Aah sungold. They are expensive because they are an F1 hybrid. Also, the varieties of the two parents are a mystery. If you save the seeds and grow them you get either huge yellow tomatoes or small black ones. Yes, we've done it. But the taste is so good that I usually buy two plants from a boot fair or a garden centre and from that, you can reroot the sideshoots to make new plants. I take one to our community garden to grow [last year it ended up being the biggest tomato] and I keep one at home. Gorgeous taste.

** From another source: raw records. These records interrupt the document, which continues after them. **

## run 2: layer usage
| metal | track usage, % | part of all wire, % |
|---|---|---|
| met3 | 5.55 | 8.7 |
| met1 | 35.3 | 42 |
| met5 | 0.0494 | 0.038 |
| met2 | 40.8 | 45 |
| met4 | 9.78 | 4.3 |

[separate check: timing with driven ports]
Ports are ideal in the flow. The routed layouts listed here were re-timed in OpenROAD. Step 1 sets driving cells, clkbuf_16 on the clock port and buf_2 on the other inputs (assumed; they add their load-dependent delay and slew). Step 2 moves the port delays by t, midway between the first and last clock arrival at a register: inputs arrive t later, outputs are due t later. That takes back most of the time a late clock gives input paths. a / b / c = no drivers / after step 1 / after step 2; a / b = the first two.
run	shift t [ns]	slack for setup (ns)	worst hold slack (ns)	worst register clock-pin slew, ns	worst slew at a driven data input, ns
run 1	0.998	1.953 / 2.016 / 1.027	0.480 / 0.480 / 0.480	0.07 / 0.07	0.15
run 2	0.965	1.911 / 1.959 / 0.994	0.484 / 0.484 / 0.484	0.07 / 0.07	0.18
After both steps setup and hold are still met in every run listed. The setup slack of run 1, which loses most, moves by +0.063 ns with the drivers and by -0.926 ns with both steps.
Context: an optimization exercise on an open-source flow, tuned for small area. The choices shown serve that exercise and are no tape-out recipe. In this exercise RTL edits were held to simulation tests only and were not proved equivalent to the original. Power is estimated from default activity; no workload was simulated. No driver is modelled on the clock port, so clocking that relies on it looks cheaper here than on a real chip.

Design adc_processing, start of the top module:
module adc_processing #(
    parameter int SCALING_FACTOR = 310866,
    parameter int SHIFT_FACTOR   = 19,
    parameter int NEGATIVE_FACTOR = 12
) (
    input  logic        clk,
    input  logic        reset,
    input  logic        ready,
    input  logic [15:0] data,
    output logic [15:0] ave_data,
    output logic [15:0] scaled_adc_data
);
For scale: roughly 51 I/O pins.
clock: 10.0 ns
lec_check: 0
cap_margin: 20
core_margin: 2
core_utilization: 70
place_density: 0.8
slew_margin: 20
standard.sh (not shown) runs the stock make flow with config.mk's settings and CLKGATE_MAP_FILE= SYNTH_SCRIPT=/design/flow/synth_recipe.tcl, a recipe that flattens the netlist after the stock synthesis.
==> flow/flow/run.sh <==
#!/bin/bash
# Standard layout (the standard.sh), except that:
#  - clock tree synthesis inserts no dummy loads and clusters up to 35
#    flip-flops within 80 um per leaf clkbuf_16;
#  - the port buffers are buf_1 cells.
set -euo pipefail
export CTS_ARGS="-sink_clustering_enable -repair_clock_nets -dont_use_dummy_load -buf_list sky130_fd_sc_hd__clkbuf_16 -sink_clustering_size 35 -sink_clustering_max_diameter 80"
export BUFFER_PORTS_ARGS="-buffer_cell sky130_fd_sc_hd__buf_1"
bash standard.sh > standard.log 2>&1
The baseline completed without violations.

We started our redesign of the garden yesterday. We are changing the beds and crushed slate path combo to make a forest garden with one grass path down the middle. Phase one is to remove some slate and bring to the courtyard area, take up the weed fabric and plant those bits up. Phase two is to make sure the path is where it needs to go by subtle shifts in the route and phase three next spring is to take up all the rest of the slate and sow the new path. So yesterday we chose two areas, moved the slate up to the courtyard, himself sorted out moving the cornus to new positions and I had to dig up all the strawbs and re-level beds so that the old bed and the old path that is now bed, which was slightly lower than the bed, are the same level, and then to replant it all. We have designed it so that the new path winds down the garden rather than is straight, so I need to knock the corners off some of the old square beds to allow it to meander. And in some areas it needs widening as we will get a mower next year to keep it trimmed.

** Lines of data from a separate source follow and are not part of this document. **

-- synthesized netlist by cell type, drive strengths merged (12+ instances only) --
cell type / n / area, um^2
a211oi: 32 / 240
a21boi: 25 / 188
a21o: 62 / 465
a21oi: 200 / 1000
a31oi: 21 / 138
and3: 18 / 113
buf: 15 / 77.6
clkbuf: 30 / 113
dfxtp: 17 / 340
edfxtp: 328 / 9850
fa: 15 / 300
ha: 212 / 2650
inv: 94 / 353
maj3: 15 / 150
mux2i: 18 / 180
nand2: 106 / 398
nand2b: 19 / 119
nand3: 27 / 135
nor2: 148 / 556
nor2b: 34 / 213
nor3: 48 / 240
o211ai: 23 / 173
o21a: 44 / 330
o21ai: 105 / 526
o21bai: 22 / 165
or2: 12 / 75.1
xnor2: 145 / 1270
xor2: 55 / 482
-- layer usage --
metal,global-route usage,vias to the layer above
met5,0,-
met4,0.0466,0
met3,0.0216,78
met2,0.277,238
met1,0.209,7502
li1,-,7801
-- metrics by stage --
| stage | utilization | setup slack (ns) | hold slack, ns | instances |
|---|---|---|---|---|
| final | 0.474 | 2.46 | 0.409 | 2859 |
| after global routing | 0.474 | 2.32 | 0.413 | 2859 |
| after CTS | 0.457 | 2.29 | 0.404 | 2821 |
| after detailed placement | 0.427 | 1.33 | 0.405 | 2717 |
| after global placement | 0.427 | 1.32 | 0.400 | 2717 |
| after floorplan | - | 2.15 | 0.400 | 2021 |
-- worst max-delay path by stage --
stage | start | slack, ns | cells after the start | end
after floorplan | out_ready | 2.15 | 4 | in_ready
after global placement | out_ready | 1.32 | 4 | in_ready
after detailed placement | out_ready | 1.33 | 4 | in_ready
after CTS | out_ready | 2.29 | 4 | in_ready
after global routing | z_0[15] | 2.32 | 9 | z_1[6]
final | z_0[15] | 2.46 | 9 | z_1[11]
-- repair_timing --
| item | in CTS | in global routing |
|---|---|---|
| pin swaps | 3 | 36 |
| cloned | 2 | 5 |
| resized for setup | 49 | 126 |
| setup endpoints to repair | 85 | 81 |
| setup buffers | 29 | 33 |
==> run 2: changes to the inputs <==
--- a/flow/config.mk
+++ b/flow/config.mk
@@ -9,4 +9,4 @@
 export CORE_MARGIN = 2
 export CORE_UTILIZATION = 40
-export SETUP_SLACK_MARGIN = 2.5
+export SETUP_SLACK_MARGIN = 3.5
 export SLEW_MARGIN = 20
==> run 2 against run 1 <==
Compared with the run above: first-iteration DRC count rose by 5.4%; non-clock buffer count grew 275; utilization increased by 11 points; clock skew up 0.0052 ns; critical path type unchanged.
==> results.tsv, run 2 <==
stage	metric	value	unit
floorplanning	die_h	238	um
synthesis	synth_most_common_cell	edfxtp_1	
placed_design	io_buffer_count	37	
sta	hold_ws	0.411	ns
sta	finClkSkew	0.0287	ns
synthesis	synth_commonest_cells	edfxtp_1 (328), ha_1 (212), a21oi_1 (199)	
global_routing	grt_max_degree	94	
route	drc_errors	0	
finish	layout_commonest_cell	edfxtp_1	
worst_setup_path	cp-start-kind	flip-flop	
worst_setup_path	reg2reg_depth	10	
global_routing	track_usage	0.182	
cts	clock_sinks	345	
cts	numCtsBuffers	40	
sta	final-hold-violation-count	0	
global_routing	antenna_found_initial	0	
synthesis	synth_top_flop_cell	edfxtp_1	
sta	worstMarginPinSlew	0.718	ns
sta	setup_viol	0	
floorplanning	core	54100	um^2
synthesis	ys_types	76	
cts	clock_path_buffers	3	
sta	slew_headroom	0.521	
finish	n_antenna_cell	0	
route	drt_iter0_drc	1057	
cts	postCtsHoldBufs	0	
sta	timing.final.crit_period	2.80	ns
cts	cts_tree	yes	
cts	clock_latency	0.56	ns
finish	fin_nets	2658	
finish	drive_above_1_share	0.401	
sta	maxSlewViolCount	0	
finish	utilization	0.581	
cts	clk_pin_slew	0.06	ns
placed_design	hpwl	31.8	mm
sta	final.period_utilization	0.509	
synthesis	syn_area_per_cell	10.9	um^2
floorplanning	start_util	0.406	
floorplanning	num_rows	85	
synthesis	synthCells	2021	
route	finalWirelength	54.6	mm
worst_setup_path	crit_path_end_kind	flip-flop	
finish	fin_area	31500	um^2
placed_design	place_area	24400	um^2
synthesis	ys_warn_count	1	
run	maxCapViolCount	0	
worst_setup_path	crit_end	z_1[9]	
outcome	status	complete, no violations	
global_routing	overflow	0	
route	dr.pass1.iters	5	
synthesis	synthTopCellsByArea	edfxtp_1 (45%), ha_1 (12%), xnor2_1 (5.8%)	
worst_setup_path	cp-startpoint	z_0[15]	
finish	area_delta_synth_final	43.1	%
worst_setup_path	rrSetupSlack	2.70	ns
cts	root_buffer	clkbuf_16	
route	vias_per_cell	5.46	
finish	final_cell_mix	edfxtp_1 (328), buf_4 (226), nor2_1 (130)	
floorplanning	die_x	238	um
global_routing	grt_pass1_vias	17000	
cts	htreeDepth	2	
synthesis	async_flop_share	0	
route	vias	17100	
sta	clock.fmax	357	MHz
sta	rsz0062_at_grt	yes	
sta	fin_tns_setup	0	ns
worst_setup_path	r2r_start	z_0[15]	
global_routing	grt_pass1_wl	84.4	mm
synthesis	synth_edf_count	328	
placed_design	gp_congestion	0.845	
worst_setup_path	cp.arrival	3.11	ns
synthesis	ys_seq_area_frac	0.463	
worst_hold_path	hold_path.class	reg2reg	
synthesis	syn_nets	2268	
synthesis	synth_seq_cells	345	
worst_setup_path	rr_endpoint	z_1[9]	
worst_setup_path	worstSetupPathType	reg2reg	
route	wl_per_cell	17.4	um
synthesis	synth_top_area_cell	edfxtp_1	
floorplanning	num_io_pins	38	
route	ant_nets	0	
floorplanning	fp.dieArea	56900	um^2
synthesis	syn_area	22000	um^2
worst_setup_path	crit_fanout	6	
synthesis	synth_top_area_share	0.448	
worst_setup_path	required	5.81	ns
What follows belongs to an exercise in optimizing a design on an open flow for small area, a short achievable clock period and few clock cycles; a production flow would make more cautious choices.
Only simulation tests tie the RTL to the original design; equivalence was not proved.
Power is estimated from default activity; no workload was simulated.

<file path="flow/config.mk">
export PLATFORM = sky130hd
export DESIGN_NAME = y86_pipe
export DESIGN_NICKNAME = y86_pipe
export VERILOG_FILES = /design/flow/design.v
export SDC_FILE = /design/flow/constraint.sdc
export NUM_CORES = 8
export LEC_CHECK = 0
export CAP_MARGIN = 20
export CORE_MARGIN = 2
export CORE_UTILIZATION = 55
export SLEW_MARGIN = 20
export SYNTH_HIERARCHICAL = 1
</file>
<file path="flow/standard.sh">
#!/bin/bash
# synth_recipe.tcl (not shown) runs the flow's synth.tcl, then flattens the netlist and writes it again
# the make line also repeats each setting of config.mk as NAME=value (left out here)
make -C /OpenROAD-flow-scripts/flow DESIGN_CONFIG=/design/flow/config.mk WORK_HOME=/design/flow/orfs CLKGATE_MAP_FILE= SYNTH_SCRIPT=/design/flow/synth_recipe.tcl "${@:-finish}"
</file>
<file path="flow/flow/run.sh">
#!/bin/bash
# The standard ORFS layout (the standard.sh, unchanged synthesis) with:
#  - repair_timing asked to leave extra setup slack (sized for a faster clock),
#    without gate cloning;
#  - ports buffered with buf_2 cells;
#  - clock tree: larger sink clusters and no dummy balancing loads.
# The log of the ORFS run is kept in standard.log; ORFS's per-step logs are
# under orfs/logs.
set -e
bash standard.sh SETUP_SLACK_MARGIN=21.0 SKIP_GATE_CLONING=1 \
  "BUFFER_PORTS_ARGS=-buffer_cell sky130_fd_sc_hd__buf_2" \
  "CTS_ARGS=-sink_clustering_enable -repair_clock_nets -dont_use_dummy_load -sink_clustering_size 22 -sink_clustering_max_diameter 80" \
  finish > standard.log 2>&1
</file>
Background: an optimization exercise with open tools, aiming at small area, a short achievable clock period and few clock cycles per item. Do not read the settings as production practice. At most, simulation tests tie the RTL to the original design; equivalence was not proved. Only the layout flow was run in run 2; the RTL was not checked for function there.

`constraint.sdc`:
```
create_clock -name core_clock -period 45.0 [get_ports {clk}]
set_input_delay 9.0000 -clock core_clock [delete_from_list [all_inputs] [get_ports {clk}]]
set_output_delay 9.0000 -clock core_clock [all_outputs]
set_load 0.01 [all_outputs]
```
`flow/abc_area.script`:
```
strash
dch
map -a
topo
stime -c
```
`config.mk`:
```
export PLATFORM = sky130hd
export DESIGN_NAME = fpu_top
export DESIGN_NICKNAME = fpu_top
export VERILOG_FILES = /design/flow/design.v
export SDC_FILE = /design/flow/constraint.sdc
export NUM_CORES = 4
export LEC_CHECK = 0
export ABC_AREA = 1
export CAP_MARGIN = 20
export CORE_MARGIN = 2
export CORE_UTILIZATION = 60
export CTS_BUF_LIST = sky130_fd_sc_hd__clkbuf_8
export PLACE_DENSITY = 0.75
export SLEW_MARGIN = 20
```
`standard.sh`:
```
#!/bin/bash
# synth_recipe.tcl (not shown) runs the flow's synth.tcl, then flattens the netlist and writes it again
# the make line also repeats each setting of config.mk as NAME=value (left out here)
make -C /OpenROAD-flow-scripts/flow DESIGN_CONFIG=/design/flow/config.mk WORK_HOME=/design/flow/orfs CLKGATE_MAP_FILE= SYNTH_SCRIPT=/design/flow/synth_recipe.tcl "${@:-finish}"
```
Background: an optimization exercise with open tools, aiming at small area, a short achievable clock period and few clock cycles. Do not read the settings as production practice. RTL that was checked went through simulation tests only; none was proved equivalent to the original. No activity file was given, so power comes from the tool's default toggle rates.

## Datapath
module Datapath (input clk, rst,
                 input [23:0] imem_data,
                 input [23:0] dmem_rdata,
                 output [23:0] imem_addr,
                 output [23:0] dmem_addr,
                 output [23:0] dmem_wdata,
                 output dmem_we,
                 output halted
);
Size in the first run: roughly 1,500 cells after synthesis, ~390 flip-flops, ~120 I/O pins, ~18,000 sq um of cells after synthesis.
Settings: LEC_CHECK=0, CAP_MARGIN=20, CORE_MARGIN=2, CORE_UTILIZATION=60, CTS_BUF_LIST=sky130_fd_sc_hd__clkbuf_8, CTS_CLUSTER_DIAMETER=60, CTS_CLUSTER_SIZE=15, SLEW_MARGIN=20; clock period 10.0 ns.
standard.sh (not shown) runs the stock make flow with config.mk's settings and CLKGATE_MAP_FILE= SYNTH_SCRIPT=/design/flow/synth_recipe.tcl, a recipe that flattens the netlist after the stock synthesis.
==> flow/flow/run.sh <==
#!/bin/bash
# Standard layout, with plain buffers on the ports and timing repair aiming
# at a 6.5 ns setup margin.
bash standard.sh SETUP_SLACK_MARGIN=6.5 'BUFFER_PORTS_ARGS=-buffer_cell sky130_fd_sc_hd__buf_2' finish > standard.log 2>&1
The first run passed the timing, design-rule and antenna checks.
Testbench counts at the start, summed over its fixed seeds: cycles 103,338.
Edit:
CTS_CLUSTER_DIAMETER = not set   (was 60)
CTS_CLUSTER_SIZE = not set   (was 15)
Outcome: The changed run completed without violations. Power grows by 7.8%. Worst hold slack is about the same. Worst setup slack got worse by 0.026 ns. Combinational power is about the same. Register-to-register slack improves by 0.05 ns.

My mum thinks I'm putting things too close together - I've got 12" between each row
That's loads of space! I don't grow in rows I grow in blocks. I also put slow growing things spaced out, and interplant with shorter and quick crops. Say cabbages around 2 ft apart in a grid. Then a mix of beetroot, lettuce, spring onions etc can be planted around them. These will be harvested long before the cabbages need the space.
You get more for your money in blocks. In the diagram, a 1ft by 4ft row, you can put 12 plants. In the same area, 2ft by 2ft block, nearly three times that amount.